Data provided –
Content starts
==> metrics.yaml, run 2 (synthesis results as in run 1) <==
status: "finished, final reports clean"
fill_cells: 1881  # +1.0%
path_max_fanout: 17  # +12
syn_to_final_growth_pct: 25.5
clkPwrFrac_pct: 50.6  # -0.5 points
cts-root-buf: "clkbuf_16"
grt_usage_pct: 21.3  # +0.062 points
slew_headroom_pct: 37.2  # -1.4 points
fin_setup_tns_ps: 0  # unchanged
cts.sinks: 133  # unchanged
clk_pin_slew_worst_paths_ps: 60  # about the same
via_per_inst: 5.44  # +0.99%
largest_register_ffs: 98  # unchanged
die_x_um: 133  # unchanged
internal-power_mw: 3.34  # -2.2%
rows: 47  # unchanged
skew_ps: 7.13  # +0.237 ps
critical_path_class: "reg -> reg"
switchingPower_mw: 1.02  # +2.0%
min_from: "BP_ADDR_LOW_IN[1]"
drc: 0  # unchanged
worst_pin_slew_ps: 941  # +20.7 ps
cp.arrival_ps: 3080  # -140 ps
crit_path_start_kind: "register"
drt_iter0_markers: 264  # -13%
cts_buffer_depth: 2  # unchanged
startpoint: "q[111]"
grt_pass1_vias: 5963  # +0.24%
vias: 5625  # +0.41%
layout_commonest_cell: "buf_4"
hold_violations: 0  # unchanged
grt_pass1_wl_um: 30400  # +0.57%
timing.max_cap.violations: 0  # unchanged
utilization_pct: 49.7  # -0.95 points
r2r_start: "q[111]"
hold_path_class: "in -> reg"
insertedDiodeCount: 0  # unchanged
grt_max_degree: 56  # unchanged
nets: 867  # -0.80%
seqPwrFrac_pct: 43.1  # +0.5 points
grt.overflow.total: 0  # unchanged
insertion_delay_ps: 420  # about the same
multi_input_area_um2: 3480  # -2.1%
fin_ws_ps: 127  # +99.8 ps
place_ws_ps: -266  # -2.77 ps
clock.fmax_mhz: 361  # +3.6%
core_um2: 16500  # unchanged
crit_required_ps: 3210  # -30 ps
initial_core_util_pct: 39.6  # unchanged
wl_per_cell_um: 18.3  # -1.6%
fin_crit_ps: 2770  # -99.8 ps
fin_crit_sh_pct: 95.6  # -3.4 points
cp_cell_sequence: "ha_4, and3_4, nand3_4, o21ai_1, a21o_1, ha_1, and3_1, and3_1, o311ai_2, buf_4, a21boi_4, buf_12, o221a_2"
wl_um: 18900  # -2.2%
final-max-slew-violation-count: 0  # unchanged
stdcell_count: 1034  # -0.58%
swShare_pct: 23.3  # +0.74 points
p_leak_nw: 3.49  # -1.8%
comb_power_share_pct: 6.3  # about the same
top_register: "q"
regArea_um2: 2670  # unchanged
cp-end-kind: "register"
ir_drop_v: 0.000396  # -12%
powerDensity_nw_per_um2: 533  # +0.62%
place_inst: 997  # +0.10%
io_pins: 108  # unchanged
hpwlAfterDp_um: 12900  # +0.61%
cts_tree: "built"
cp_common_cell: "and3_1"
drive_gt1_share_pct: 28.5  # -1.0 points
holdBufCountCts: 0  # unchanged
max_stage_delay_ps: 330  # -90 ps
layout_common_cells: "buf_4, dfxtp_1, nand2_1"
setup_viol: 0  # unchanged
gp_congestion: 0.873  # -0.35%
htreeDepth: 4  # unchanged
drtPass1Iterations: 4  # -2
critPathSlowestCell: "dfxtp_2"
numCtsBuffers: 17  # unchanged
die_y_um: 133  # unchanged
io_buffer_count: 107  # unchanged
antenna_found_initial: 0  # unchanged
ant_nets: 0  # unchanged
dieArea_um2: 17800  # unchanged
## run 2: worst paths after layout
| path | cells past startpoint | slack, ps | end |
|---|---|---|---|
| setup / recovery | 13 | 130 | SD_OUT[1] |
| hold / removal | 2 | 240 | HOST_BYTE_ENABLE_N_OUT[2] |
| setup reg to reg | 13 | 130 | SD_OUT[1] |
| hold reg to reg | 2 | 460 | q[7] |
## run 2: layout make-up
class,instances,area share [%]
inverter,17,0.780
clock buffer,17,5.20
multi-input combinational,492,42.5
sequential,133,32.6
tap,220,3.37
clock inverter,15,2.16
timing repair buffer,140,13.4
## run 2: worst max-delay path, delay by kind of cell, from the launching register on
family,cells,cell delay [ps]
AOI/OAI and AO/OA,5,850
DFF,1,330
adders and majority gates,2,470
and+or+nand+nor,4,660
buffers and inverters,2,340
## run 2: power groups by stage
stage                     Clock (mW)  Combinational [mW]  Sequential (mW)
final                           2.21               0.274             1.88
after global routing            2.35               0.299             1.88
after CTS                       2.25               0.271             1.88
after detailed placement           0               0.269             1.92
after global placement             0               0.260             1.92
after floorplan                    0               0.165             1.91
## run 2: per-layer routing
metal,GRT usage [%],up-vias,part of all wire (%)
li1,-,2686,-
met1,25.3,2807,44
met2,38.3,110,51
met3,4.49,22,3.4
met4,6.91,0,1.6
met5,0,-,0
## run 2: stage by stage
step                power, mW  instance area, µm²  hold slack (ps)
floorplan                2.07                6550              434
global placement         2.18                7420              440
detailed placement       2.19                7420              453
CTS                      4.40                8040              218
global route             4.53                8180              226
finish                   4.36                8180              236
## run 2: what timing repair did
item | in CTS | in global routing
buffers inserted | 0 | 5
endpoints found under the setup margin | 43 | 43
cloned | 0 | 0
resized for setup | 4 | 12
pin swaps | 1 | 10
[config.mk]
export PLATFORM = sky130hd
export DESIGN_NAME = ssc_step_ctrl
export DESIGN_NICKNAME = d
export VERILOG_FILES = /design/src/core/ssc_pin_sync.v /design/src/core/ssc_step_ctrl.v
export VERILOG_INCLUDE_DIRS = /design/src /design/src/core
export SDC_FILE = /design/constraint.sdc
export NUM_CORES = 2
export LEC_CHECK = 0
export BUFFER_PORTS_ARGS = -buffer_cell sky130_fd_sc_hd__buf_4
export CAP_MARGIN = 20
export CORE_MARGIN = 8
export CORE_UTILIZATION = 40
export DETAILED_ROUTE_END_ITERATION = 8
export SLEW_MARGIN = 20
export SYNTH_ARGS = -nofsm -noshare
export SYNTH_HDL_FRONTEND = slang
export SYNTH_HIERARCHICAL = 1
export SYNTH_SLANG_ARGS = --single-unit
[constraint.sdc]
create_clock -name core_clk_i -period 7.3 [get_ports core_clk_i]
set_clock_uncertainty 0.2 [all_clocks]
set_input_delay 0.73 -clock core_clk_i [delete_from_list [all_inputs] [get_ports core_clk_i]]
set_output_delay 0.73 -clock core_clk_i [all_outputs]
set_load 0.01 [all_outputs]
[config.mk]
export PLATFORM = sky130hd
export DESIGN_NAME = bsps_sequencer
export DESIGN_NICKNAME = d
export VERILOG_FILES = /design/src/rtl/bsps_pkg.sv /design/src/rtl/bsps_sequencer.sv /design/src/rtl/bsps_sync.sv /design/src/rtl/bsps_cycle_count.sv
export SDC_FILE = /design/constraint.sdc
export NUM_CORES = 1
export LEC_CHECK = 0
export BUFFER_PORTS_ARGS = -buffer_cell sky130_fd_sc_hd__buf_2
export CAP_MARGIN = 15
export CORE_MARGIN = 5
export CORE_UTILIZATION = 55
export DETAILED_ROUTE_END_ITERATION = 10
export GPL_ROUTABILITY_DRIVEN = 1
export PLACE_DENSITY = 0.87
export SYNTH_ARGS = -nofsm -noshare
export SYNTH_HDL_FRONTEND = slang
export SYNTH_SLANG_ARGS = --single-unit
[constraint.sdc]
create_clock -name clk_i -period 12.9 [get_ports clk_i]
set_input_delay 3.225 -clock clk_i [delete_from_list [all_inputs] [get_ports clk_i]]
set_output_delay 3.225 -clock clk_i [all_outputs]
set_load 0.02 [all_outputs]
[src/rtl/bsps_pkg.sv]
// Purpose: Shared constants for the buck start-up and protection sequencer
// Assumes: 50 MHz system clock, switching period derived in the top module
// Notes:   Register map, field positions, reset values and timing counts
package bsps_pkg;
	// System clock
	localparam int CLK_PERIOD_NS = 20;
	// Over-current blanking after low-side turn-on
	localparam int OC_BLANK_NS     = 160;
	localparam int OC_BLANK_CYCLES = (OC_BLANK_NS + CLK_PERIOD_NS - 1) / CLK_PERIOD_NS;
	// Counts in switching cycles
	localparam int HICCUP_SW_CYCLES = 4096;
	localparam int PG_DELAY_SW_CYCLES = 256;
	// Low-side start-up pulse groups at 25, 50 and 75 percent
	localparam int GROUP_Q1 = 32;
	localparam int GROUP_Q2 = 16;
	localparam int GROUP_Q3 = 8;
	// Default switching period in system clocks (500 kHz)
	localparam int SW_PERIOD_CLKS = 100;
	// Register byte addresses
	localparam logic [7:0] REG_DUTY   = 8'h00;
	localparam logic [7:0] REG_STATUS = 8'h04;
	// Duty register reset value, high-side on-time in clocks
	localparam logic [7:0] DUTY_RESET = 8'h24;
	// Status fields
	localparam int ST_STATE_LSB = 0;
	localparam int ST_OC_BIT    = 9;
	localparam int ST_OV_BIT    = 10;
	localparam int ST_PG_BIT    = 11;
	localparam int ST_READY_BIT = 12;
	localparam int ST_HOT_BIT   = 13;
	// Sequencer states, one-hot
	typedef enum logic [8:0] {
		SQ_OFF     = 9'h001,
		SQ_PREBIAS = 9'h002,
		SQ_RAMP    = 9'h004,
		SQ_RUN     = 9'h008,
		SQ_HICCUP  = 9'h010,
		SQ_THERMAL = 9'h020,
		SQ_OVHOLD  = 9'h040,
		SQ_OVLATCH = 9'h080,
		SQ_SSOFF   = 9'h100
	} bsps_state_e;
endpackage

[src/rtl/bsps_sequencer.sv]
// Purpose: Start-up and protection sequencer for a synchronous buck stage
// Assumes: Comparator levels arrive unsynchronised; Wishbone classic slave
// Notes:   Switching period is a fixed division of clk_i; duty is set by software
//
// Decided for this implementation: register access over Wishbone and the register offsets.
`timescale 1ns/100ps
module bsps_sequencer
	import bsps_pkg::*;
#(
	parameter int PERIOD_CLKS     = SW_PERIOD_CLKS,
	parameter int HICCUP_CYCLES   = HICCUP_SW_CYCLES,
	parameter int PG_DELAY_CYCLES = PG_DELAY_SW_CYCLES
)
(
	// Clock and reset
	input  wire logic        clk_i,
	input  wire logic        rst_i,
	// Wishbone classic slave
	input  wire logic        wb_cyc_i,
	input  wire logic        wb_stb_i,
	input  wire logic        wb_we_i,
	input  wire logic [7:0]  wb_adr_i,
	input  wire logic [31:0] wb_dat_i,
	input  wire logic [3:0]  wb_sel_i,
	output logic      [31:0] wb_dat_o,
	output logic             wb_ack_o,
	// Lockout comparators
	input  wire logic        vcc_ok_i,
	input  wire logic        enable_ok_i,
	// Sense comparators
	input  wire logic        oc_below_gnd_i,
	input  wire logic        ov_trip_i,
	input  wire logic        ov_release_i,
	input  wire logic        overtemp_i,
	input  wire logic        pg_window_i,
	input  wire logic        ss_low_i,
	input  wire logic        ss_above_pg_i,
	// Gate drivers
	output logic             hs_gate_o,
	output logic             ls_gate_o,
	output logic             drv_hiz_o,
	output logic             ss_discharge_o,
	// Power-good open drain
	output logic             pgood_o,
	output logic             pgood_oe_o,
	// Fault flags
	output logic             overcurrent_fault_o,
	output logic             overvoltage_fault_o
);
	localparam int PW = 8; // Phase and duty width

	if (PERIOD_CLKS < 2 * OC_BLANK_CYCLES || PERIOD_CLKS > 255)
	begin : g_bad_period
		$error("bsps_sequencer: PERIOD_CLKS out of range");
	end

	bsps_state_e  state;       // Sequencer state
	bsps_state_e  next_state;  // Next sequencer state
	logic [PW-1:0] phase;      // Position in switching period
	logic          sw_tick;    // Last clock of a period
	logic [PW-1:0] duty;       // High-side on-time from software
	logic [PW-1:0] duty_eff;   // Duty clamped below the period
	logic [PW-1:0] ls_full;    // Steady low-side width
	logic [PW-1:0] ls_width;   // Low-side width in use
	logic [2:0]    step;       // Quarter step, 1..4
	logic [5:0]    pulses;     // Pulses issued in this step
	logic          hs_seen;    // High-side pulse seen in pre-bias
	logic [PW-1:0] ls_on_cnt;  // Clocks since low-side turn-on
	logic          next_hs;    // Next high-side gate
	logic          next_ls;    // Next low-side gate
	logic          oc_hit;     // Qualified over-current sample
	logic          hiccup_done;
	logic          pg_qual;    // Power-good qualifiers all true
	logic          pg_done;
	logic          ready;      // Supply and enable both above lockout
	logic [8:0]    sy;         // Synchronised comparators

	// All comparators pass two flops first
	bsps_sync #(.W(9)) u_sync (
		.clk_i  (clk_i),
		.rst_i  (rst_i),
		.async_i({vcc_ok_i, enable_ok_i, oc_below_gnd_i, ov_trip_i, ov_release_i,
			overtemp_i, pg_window_i, ss_low_i, ss_above_pg_i}),
		.sync_o (sy)
	);

	wire s_oc     = sy[6];
	wire s_ovtrip = sy[5];
	wire s_ovrel  = sy[4];
	wire s_hot    = sy[3];
	wire s_pgwin  = sy[2];
	wire s_sslow  = sy[1];
	wire s_sspg   = sy[0];

	assign ready = sy[8] & sy[7];

	// Width for a given quarter step of the steady low-side width
	function automatic logic [PW-1:0] quarter_width(input logic [PW-1:0] full,
		input logic [2:0] q);
		logic [PW+2:0] prod;
		prod = {3'b000, full} * {{PW{1'b0}}, q};
		return prod[PW+1:2];
	endfunction

	// Pulses in the group of a given step
	function automatic logic [5:0] group_len(input logic [2:0] q);
		unique case (q)
			3'd1:    return 6'(GROUP_Q1);
			3'd2:    return 6'(GROUP_Q2);
			default: return 6'(GROUP_Q3);
		endcase
	endfunction

	// Switching oscillator: free-running period counter
	always_ff @(posedge clk_i)
	begin
		if (rst_i || sw_tick)
			phase <= '0;
		else
			phase <= phase + PW'(1);
	end

	assign sw_tick = (phase == PW'(PERIOD_CLKS - 1));

	// Duty must leave room for the low side
	assign duty_eff = (duty < PW'(PERIOD_CLKS - 1)) ? duty : PW'(PERIOD_CLKS - 1);
	assign ls_full  = PW'(PERIOD_CLKS) - duty_eff;
	assign ls_width = (state == SQ_RAMP) ? quarter_width(ls_full, step) : ls_full;

	// Gate pattern per state; low side sits at the end of the period
	always_comb
	begin
		next_hs = 1'b0;
		next_ls = 1'b0;
		unique case (state)
			SQ_PREBIAS:
				next_hs = (phase < duty_eff); // Low side kept off
			SQ_RAMP, SQ_RUN:
			begin
				next_hs = (phase < duty_eff);
				next_ls = (phase >= PW'(PERIOD_CLKS) - ls_width);
			end
			SQ_OVHOLD:
				next_ls = 1'b1; // Discharge output through low side
			default:
			begin
				next_hs = 1'b0; // Both off in every other state
				next_ls = 1'b0;
			end
		endcase
	end

	// Gate registers
	always_ff @(posedge clk_i)
	begin
		if (rst_i)
		begin
			hs_gate_o <= 1'b0;
			ls_gate_o <= 1'b0;
		end
		else
		begin
			hs_gate_o <= next_hs;
			ls_gate_o <= next_ls;
		end
	end

	// Low-side on-time, gives the blanking window
	always_ff @(posedge clk_i)
	begin
		if (rst_i || !ls_gate_o)
			ls_on_cnt <= '0;
		else if (ls_on_cnt != PW'(OC_BLANK_CYCLES))
			ls_on_cnt <= ls_on_cnt + PW'(1);
	end

	// Sample only after switching noise has settled
	assign oc_hit = ls_gate_o && (ls_on_cnt == PW'(OC_BLANK_CYCLES)) && s_oc;

	// Sequencer next state; lockout first, then over-voltage, heat, over-current, soft-start
	always_comb
	begin
		next_state = state;
		if (!ready)
			next_state = SQ_OFF;
		else
		begin
			unique case (state)
				SQ_OFF:
					next_state = SQ_PREBIAS;
				SQ_PREBIAS, SQ_RAMP, SQ_RUN:
				begin
					if (s_ovtrip)
						next_state = SQ_OVHOLD;
					else if (s_hot)
						next_state = SQ_THERMAL;
					else if (oc_hit)
						next_state = SQ_HICCUP; // Fires in ramp and run only; low side stays off in pre-bias
					else if (state != SQ_PREBIAS && s_sslow)
						next_state = SQ_SSOFF;
					else if (state == SQ_PREBIAS && sw_tick && hs_seen)
						next_state = SQ_RAMP;
					else if (state == SQ_RAMP && sw_tick && step == 3'd4)
						next_state = SQ_RUN;
				end
				SQ_HICCUP:
					if (hiccup_done)
						next_state = SQ_PREBIAS; // Retry; repeats while the fault stays
				SQ_THERMAL:
					if (!s_hot)
						next_state = SQ_PREBIAS;
				SQ_OVHOLD:
					if (s_ovrel)
						next_state = SQ_OVLATCH;
				SQ_OVLATCH:
					next_state = SQ_OVLATCH; // Only a lockout reaches OFF
				SQ_SSOFF:
					if (!s_sslow)
						next_state = SQ_PREBIAS;
				default:
					next_state = SQ_OFF;
			endcase
		end
	end

	// State register
	always_ff @(posedge clk_i)
	begin
		if (rst_i)
			state <= SQ_OFF;
		else
			state <= next_state;
	end

	// Pre-bias watch for the first high-side pulse
	always_ff @(posedge clk_i)
	begin
		if (rst_i || state != SQ_PREBIAS)
			hs_seen <= 1'b0;
		else if (hs_gate_o)
			hs_seen <= 1'b1;
	end

	// Step and pulse counting through the ramp
	always_ff @(posedge clk_i)
	begin
		if (rst_i || state != SQ_RAMP)
		begin
			step   <= 3'd1;
			pulses <= '0;
		end
		else if (sw_tick && step != 3'd4)
		begin
			if (pulses == group_len(step) - 6'(1))
			begin
				step   <= step + 3'd1;
				pulses <= '0;
			end
			else
				pulses <= pulses + 6'(1);
		end
	end

	// Hiccup hold-off in switching cycles
	bsps_cycle_count #(.W(14), .LIMIT(HICCUP_CYCLES)) u_hiccup (
		.clk_i  (clk_i),
		.rst_i  (rst_i),
		.clear_i(state != SQ_HICCUP),
		.tick_i (sw_tick),
		.done_o (hiccup_done)
	);

	// Soft-start node held low while hiccup or heat shutdown
	always_ff @(posedge clk_i)
	begin
		if (rst_i)
			ss_discharge_o <= 1'b1;
		else
			ss_discharge_o <= (next_state == SQ_HICCUP) || (next_state == SQ_THERMAL)
				|| (next_state == SQ_OFF);
	end

	// Drivers float only under lockout
	always_ff @(posedge clk_i)
	begin
		if (rst_i)
			drv_hiz_o <= 1'b1;
		else
			drv_hiz_o <= !ready;
	end

	// Over-current flag: set wins, cleared when hiccup ends
	always_ff @(posedge clk_i)
	begin
		if (rst_i)
			overcurrent_fault_o <= 1'b0;
		else if (oc_hit && (state == SQ_PREBIAS || state == SQ_RAMP || state == SQ_RUN))
			overcurrent_fault_o <= 1'b1;
		else if (state == SQ_HICCUP && hiccup_done)
			overcurrent_fault_o <= 1'b0;
	end

	// Over-voltage flag: held until supply or enable drops
	always_ff @(posedge clk_i)
	begin
		if (rst_i)
			overvoltage_fault_o <= 1'b0;
		else if (next_state == SQ_OVHOLD)
			overvoltage_fault_o <= 1'b1;
		else if (!ready)
			overvoltage_fault_o <= 1'b0;
	end

	// Power-good qualifiers: window, soft-start level, ramp or run state
	assign pg_qual = s_pgwin && s_sspg && (state == SQ_RAMP || state == SQ_RUN);

	// Delay restarts whenever a qualifier drops
	bsps_cycle_count #(.W(10), .LIMIT(PG_DELAY_CYCLES)) u_pgdelay (
		.clk_i  (clk_i),
		.rst_i  (rst_i),
		.clear_i(!pg_qual),
		.tick_i (sw_tick),
		.done_o (pg_done)
	);

	// Open drain: pin always pulls low, enable released when good
	assign pgood_o = 1'b0;
	always_ff @(posedge clk_i)
	begin
		if (rst_i)
			pgood_oe_o <= 1'b1;
		else
			pgood_oe_o <= !(pg_done && pg_qual);
	end

	// Wishbone: one wait state, ack drops the cycle after it rose
	always_ff @(posedge clk_i)
	begin
		if (rst_i)
			wb_ack_o <= 1'b0;
		else
			wb_ack_o <= wb_cyc_i && wb_stb_i && !wb_ack_o;
	end

	// Duty register, low byte lane only
	always_ff @(posedge clk_i)
	begin
		if (rst_i)
			duty <= DUTY_RESET;
		else if (wb_cyc_i && wb_stb_i && wb_we_i && !wb_ack_o && wb_sel_i[0]
			&& wb_adr_i == REG_DUTY)
			duty <= wb_dat_i[7:0];
	end

	// Read data; unmapped addresses return zero
	always_ff @(posedge clk_i)
	begin
		if (rst_i)
			wb_dat_o <= '0;
		else if (wb_cyc_i && wb_stb_i && !wb_we_i && !wb_ack_o)
		begin
			wb_dat_o <= '0;
			if (wb_adr_i == REG_DUTY)
				wb_dat_o[7:0] <= duty;
			else if (wb_adr_i == REG_STATUS)
			begin
				wb_dat_o[ST_STATE_LSB +: 9] <= state;
				wb_dat_o[ST_OC_BIT]         <= overcurrent_fault_o;
				wb_dat_o[ST_OV_BIT]         <= overvoltage_fault_o;
				wb_dat_o[ST_PG_BIT]         <= !pgood_oe_o;
				wb_dat_o[ST_READY_BIT]      <= ready;
				wb_dat_o[ST_HOT_BIT]        <= s_hot;
			end
		end
	end
endmodule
Content ends
What the task asks – Where a line of the records has the string "startpoint", return that line.

Answer space –
startpoint: "q[111]"
| path | cells past startpoint | slack, ps | end |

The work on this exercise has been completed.